- 『ランドリーより愛をこめて』 三村 真喜子
- あらすじ
- 岡崎陽子は、34歳のブライダルプランナー。結婚を間近に控え、幸せいっぱいな人生を歩むかに思われたが、ある日突然、婚約者の哲司から婚約破棄を申し入れられる。そのうえ、洗濯機まで壊れ、コインランドリー通いを余儀なくされるはめに。そんな、人生ドン底の陽子の前に突然現れる、関西弁のアフロヘアー男子。コインランドリーの乾燥機のなかから出現し、言うに事欠いて、「なんでもひとつ、願いをかなえてやる」。なんと男は、悪魔だった。なかなか願いが思いつかない陽子だったが、ある日、哲司が自分の同僚の千夏と結婚するという事実を知り、怒りにまかせて「あのふたりを殺して」とお願いしてしまう。しかし悪魔がかなえられるお願いはひとつだけ。「なら、どっちを殺すかはおれに任せてもらう」。陽子の前から姿を消す悪魔。やきもきしながら結果を待っていた陽子は、じつは千夏が妊娠していることを知ってしまう。悪魔への願いを取り下げようにも、悪魔はなかなか姿を現わさない……。陽子の願いは、はたしてかなってしまうのか!?
- 評価・感想
- 会話の運びがとても自然で、物語世界にすんなりと入ることができます。一気読みでした。地の文と会話をいかに配分していくか、というバランス感覚がとても優れているのだと思います。
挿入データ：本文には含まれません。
## config.mk

```make
export PLATFORM = sky130hd
export DESIGN_NAME = scope_top
export DESIGN_NICKNAME = d
export VERILOG_FILES = /design/src/hw/scope_pkg.sv /design/src/hw/scope_acq.sv /design/src/hw/scope_chan.sv /design/src/hw/scope_regs.sv /design/src/hw/scope_top.sv
export SDC_FILE = /design/constraint.sdc
export NUM_CORES = 1
export LEC_CHECK = 0
export BUFFER_PORTS_ARGS = -buffer_cell sky130_fd_sc_hd__buf_2
export CORE_UTILIZATION = 54
export CTS_CLUSTER_DIAMETER = 120
export DETAILED_ROUTE_END_ITERATION = 7
export GPL_ROUTABILITY_DRIVEN = 0
export PLACE_DENSITY_LB_ADDON = 0.12
export SLEW_MARGIN = 20
export SYNTH_ARGS = -nofsm -noshare
export SYNTH_HDL_FRONTEND = slang
export SYNTH_SLANG_ARGS = --single-unit
```

## constraint.sdc

```tcl
create_clock -name bus -period 6.1 [get_ports bus]
set_input_delay 0 -clock bus [delete_from_list [all_inputs] [get_ports bus]]
set_output_delay 0 -clock bus [all_outputs]
set_load 0.005 [all_outputs]
```
===== src/source/sdram_pkg.sv =====
/* SDRAM subsystem shared types
   Address, data and command encodings plus the controller state set */
package sdram_pkg;

	typedef logic [21:0] mem_addr_t;   // Bank 21:20, row 19:8, column 7:1, lane 0
	typedef logic [15:0] mem_word_t;   // One SDRAM data word
	typedef logic [7:0]  mem_byte_t;   // CPU data byte
	typedef logic [11:0] sdram_row_t;  // SDRAM address bus value
	typedef logic [2:0]  sdram_cmd_t;  // {ras_n, cas_n, we_n}

	localparam sdram_cmd_t cmd_nop       = 3'b111;
	localparam sdram_cmd_t cmd_activate  = 3'b011;
	localparam sdram_cmd_t cmd_read      = 3'b101;
	localparam sdram_cmd_t cmd_write     = 3'b100;
	localparam sdram_cmd_t cmd_refresh   = 3'b001;
	localparam sdram_cmd_t cmd_load_mode = 3'b000;

	// CL 2, burst length 1, single-location writes
	localparam sdram_row_t mode_word = 12'b0010_0010_0000;

	typedef enum logic [3:0] {
		st_reset0, st_reset1, st_idle,
		st_ras0, st_ras1,
		st_read0, st_read1, st_read2, st_readv,
		st_write0, st_write1, st_write2,
		st_refresh0, st_refresh1
	} ctrl_state_t;

endpackage


===== src/source/video_fetch.sv =====
/* Video line fetcher
   Reads a run of word pairs from the line base and hands each pair to the display */
`timescale 1ns/1ps

module video_fetch
	import sdram_pkg::*;
#(
	parameter int VID_PAIRS = 4
) (
	input  logic      clk,
	input  logic      reset,
	input  logic      line_start,
	input  mem_addr_t line_base,
	output logic      vid_req,
	output mem_addr_t vid_addr,
	input  mem_word_t vid_data0,
	input  mem_word_t vid_data1,
	input  logic      vid_done,
	output logic      pix_valid,
	output mem_word_t pix_word0,
	output mem_word_t pix_word1,
	output logic      line_busy
);

	localparam int CW = $clog2(VID_PAIRS + 1);

	logic [CW-1:0] pairs_left;

	always_ff @(posedge clk) begin
		if (reset) begin
			vid_req    <= 1'b0;
			pix_valid  <= 1'b0;
			line_busy  <= 1'b0;
			pairs_left <= '0;
		end else begin
			pix_valid <= vid_done;
			if (line_start && !line_busy) begin  // Pulses while busy are dropped
				line_busy  <= 1'b1;
				vid_req    <= 1'b1;
				pairs_left <= CW'(VID_PAIRS);
			end else if (vid_done) begin
				vid_req    <= 1'b0;
				pairs_left <= pairs_left - 1'b1;
			end else if (pix_valid) begin
				if (pairs_left != '0)
					vid_req <= 1'b1;  // Next pair
				else
					line_busy <= 1'b0;
			end
		end
	end

	always_ff @(posedge clk) begin
		if (line_start && !line_busy)
			vid_addr <= {line_base[21:2], 2'b00};  // Pair aligned
		else if (vid_done)
			vid_addr <= vid_addr + mem_addr_t'(4);
		if (vid_done) begin
			pix_word0 <= vid_data0;
			pix_word1 <= vid_data1;
		end
	end

endmodule


===== config.mk =====
export PLATFORM = sky130hd
export DESIGN_NAME = video_fetch
export DESIGN_NICKNAME = d
export VERILOG_FILES = /design/src/source/sdram_pkg.sv /design/src/source/video_fetch.sv
export SDC_FILE = /design/constraint.sdc
export NUM_CORES = 1
export LEC_CHECK = 0
export BUFFER_PORTS_ARGS = -buffer_cell sky130_fd_sc_hd__buf_2
export CAP_MARGIN = 20
export CORE_MARGIN = 4
export CORE_UTILIZATION = 25
export CTS_CLUSTER_SIZE = 25
export DETAILED_ROUTE_END_ITERATION = 10
export HOLD_SLACK_MARGIN = 0.02
export PLACE_DENSITY = 0.49
export SYNTH_ARGS = -nofsm -noshare
export SYNTH_HDL_FRONTEND = slang
export SYNTH_SLANG_ARGS = --single-unit

===== constraint.sdc =====
create_clock -name clk -period 2.8 [get_ports clk]
set_clock_uncertainty 0.2 [all_clocks]
set_input_delay 0.28 -clock clk [delete_from_list [all_inputs] [get_ports clk]]
set_output_delay 0.28 -clock clk [all_outputs]
set_load 0.01 [all_outputs]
- その反面、キャラクターの造形にオリジナリティがなく、若干の物足りなさを感じさせます。物語のキーとなる悪魔が「関西弁のアフロヘアー」というのは、ちょっと残念です。「変な人」を登場させるときに、よく使われる雛形ですから。この悪魔がもっと魅力的に描けていたら、より魅力的な作品になったと思います。